TV Review - The X-Files: Season 10
The X-Files ran on FOX from 1993 to 2002. It was a popular and even seminal, science-fiction series, which even produced two feature films. It was about a pair of FBI agents who investigate paranormal cases. It was fueled by an alien mythology that purported UFO sightings and alleged abductions were either real or were all part of a vast, secret, government conspiracy.
David Duchovny stars as Fox Mulder, an expert, criminal profiler whose sister went missing when he was a teenager. He believed his sister was abducted by aliens. This has motivated him to pursue cases that involve paranormal elements or cases linked to UFO sightings and abductions. The X-Files are what the FBI terms such strange cases.
Gillian Anderson co-stars as Dana Scully, a medical doctor who is an avid scientist assigned to be Mulder's partner and debunk his work. Whereas Mulder believes in UFO's and all these paranormal things, Scully is a doubter or non-believer. Anytime Mulder gets a tiny hint that something supernatural is happening, he immediately goes to the extreme explanation, but Scully wants scientific proof for a more, down-to-earth explanation.
After working together for nearly a decade, both have gone back-and-forth on their stances. As this tenth season begins, the story picks up seven years after the 2nd film in 2008. Mulder and Scully have left the FBI. Mulder has become a recluse, living in a rural house and Scully works at Our Lady of Sorrows Hospital in Washington, DC, and both have reverted to their initial stances.
Written and directed by Chris Carter, what we learn in the opening is that in 1947, an alien ship crashed near Roswell, New Mexico. The ship and the alien pilot were captured, and both have been the subjects of experimentation for over 50 years.
One of those experiments, thanks now to DNA and in-vitro technology, is taking alien DNA and implanting it in women in order to create babies that are part alien to see what could be discovered or mined. In the previous two seasons of this show, the 8th and 9th seasons, it's revealed that Scully was one of those women who were implanted with a baby having alien DNA. Mulder and Scully eventually gave that baby named William up for adoption.
Carter's 10th season, which is only going to be six-episodes total, wants to revisit all that. The insidiousness of how the baby came to be and the guilt and love that both Mulder and Scully feel for the baby are all stirred up. It's an obvious route for Carter to go. Some complaints though are that with only six episodes, Carter doesn't have enough time to fully explore that insidiousness or guilt and love. His attempts to do so, basically by cramming it all into two episodes, are clunky and a bit awkward.

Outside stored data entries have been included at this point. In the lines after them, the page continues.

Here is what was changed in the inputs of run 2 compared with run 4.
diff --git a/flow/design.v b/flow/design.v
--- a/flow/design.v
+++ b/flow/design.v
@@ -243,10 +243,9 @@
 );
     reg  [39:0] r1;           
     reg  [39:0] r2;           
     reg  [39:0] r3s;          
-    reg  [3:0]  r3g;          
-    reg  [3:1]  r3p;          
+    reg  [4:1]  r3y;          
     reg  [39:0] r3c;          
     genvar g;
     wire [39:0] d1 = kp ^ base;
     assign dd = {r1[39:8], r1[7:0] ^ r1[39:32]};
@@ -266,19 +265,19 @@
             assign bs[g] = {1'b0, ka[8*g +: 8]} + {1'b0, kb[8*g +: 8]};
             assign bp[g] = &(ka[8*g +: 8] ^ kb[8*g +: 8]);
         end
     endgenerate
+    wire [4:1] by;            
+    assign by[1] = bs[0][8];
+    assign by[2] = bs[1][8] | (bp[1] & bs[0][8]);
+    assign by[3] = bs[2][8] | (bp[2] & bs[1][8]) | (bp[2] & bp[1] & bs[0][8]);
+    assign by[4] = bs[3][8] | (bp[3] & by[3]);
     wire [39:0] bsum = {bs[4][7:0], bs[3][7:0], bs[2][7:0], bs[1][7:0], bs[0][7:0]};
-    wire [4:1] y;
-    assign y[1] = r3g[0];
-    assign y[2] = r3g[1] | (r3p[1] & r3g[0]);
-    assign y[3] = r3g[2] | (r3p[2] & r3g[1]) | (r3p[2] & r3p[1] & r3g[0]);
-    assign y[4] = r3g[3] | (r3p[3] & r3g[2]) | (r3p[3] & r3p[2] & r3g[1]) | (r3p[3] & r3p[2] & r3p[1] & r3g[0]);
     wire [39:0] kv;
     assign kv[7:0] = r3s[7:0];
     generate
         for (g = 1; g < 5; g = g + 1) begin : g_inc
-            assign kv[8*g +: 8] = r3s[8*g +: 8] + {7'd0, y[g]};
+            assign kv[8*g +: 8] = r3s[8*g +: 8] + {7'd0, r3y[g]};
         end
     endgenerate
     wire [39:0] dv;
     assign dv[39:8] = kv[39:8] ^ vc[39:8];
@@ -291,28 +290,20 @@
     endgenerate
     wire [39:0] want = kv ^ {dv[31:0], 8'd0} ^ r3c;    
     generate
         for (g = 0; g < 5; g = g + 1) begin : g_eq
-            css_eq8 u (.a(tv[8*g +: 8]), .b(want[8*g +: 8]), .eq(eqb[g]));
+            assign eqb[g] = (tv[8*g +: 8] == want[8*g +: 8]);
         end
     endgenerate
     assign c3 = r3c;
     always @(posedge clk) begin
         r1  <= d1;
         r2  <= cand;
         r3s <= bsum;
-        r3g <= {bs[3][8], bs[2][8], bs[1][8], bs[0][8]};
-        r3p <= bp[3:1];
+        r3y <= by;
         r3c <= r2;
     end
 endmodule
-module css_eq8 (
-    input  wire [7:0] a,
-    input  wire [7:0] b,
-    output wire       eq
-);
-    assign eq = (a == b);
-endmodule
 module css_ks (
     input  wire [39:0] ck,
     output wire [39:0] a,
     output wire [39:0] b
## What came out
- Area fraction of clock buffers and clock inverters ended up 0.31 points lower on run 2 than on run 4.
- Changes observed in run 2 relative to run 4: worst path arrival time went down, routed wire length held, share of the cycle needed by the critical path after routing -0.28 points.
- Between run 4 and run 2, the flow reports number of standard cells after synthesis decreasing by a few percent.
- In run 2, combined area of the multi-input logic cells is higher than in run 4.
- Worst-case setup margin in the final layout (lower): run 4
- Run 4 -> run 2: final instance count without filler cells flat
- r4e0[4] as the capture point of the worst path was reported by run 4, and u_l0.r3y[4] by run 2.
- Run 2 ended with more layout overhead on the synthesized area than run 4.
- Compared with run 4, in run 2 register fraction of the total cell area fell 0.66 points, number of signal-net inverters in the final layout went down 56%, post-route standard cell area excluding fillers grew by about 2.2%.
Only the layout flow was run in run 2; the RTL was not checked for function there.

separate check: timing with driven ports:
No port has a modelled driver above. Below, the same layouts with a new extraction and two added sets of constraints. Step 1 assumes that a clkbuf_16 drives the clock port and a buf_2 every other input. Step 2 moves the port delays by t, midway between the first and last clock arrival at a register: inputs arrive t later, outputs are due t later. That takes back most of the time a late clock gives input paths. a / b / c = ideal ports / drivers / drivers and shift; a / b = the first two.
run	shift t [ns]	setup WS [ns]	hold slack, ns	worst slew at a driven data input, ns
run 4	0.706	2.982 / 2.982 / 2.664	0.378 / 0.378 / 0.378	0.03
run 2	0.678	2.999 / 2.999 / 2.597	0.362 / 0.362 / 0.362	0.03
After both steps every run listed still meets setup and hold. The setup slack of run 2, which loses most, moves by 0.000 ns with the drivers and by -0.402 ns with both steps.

The first two episodes entitled "My Struggle" and "Founder's Mutation" in fact waste too much time on tangential machinations that parallel what Mulder and Scully are supposed to be experiencing, but putting the experience in surrogates. For example, "Founder's Mutation" has a character named Jackie Goldman who, like Scully, lost her baby and another character named Kyle who, like Mulder, is looking for his sister. If Carter had more time, this would be a good episode to expand things, but instead of paralleling Mulder and Scully's path, he should have just steered back to them. Have Scully focusing on her baby not Jackie. Have Mulder focusing on his sister not Kyle.
Aside from doing episodes dealing with the complicated and convoluted mythology, the show was famous for doing standalone adventures that were dubbed "monster-of-the-week" episodes. Where Carter and his team of writers and directors excelled was in these monsters of the week. In addition to being great sci-fi, the show also was a stunningly dark and often very scary, horror series.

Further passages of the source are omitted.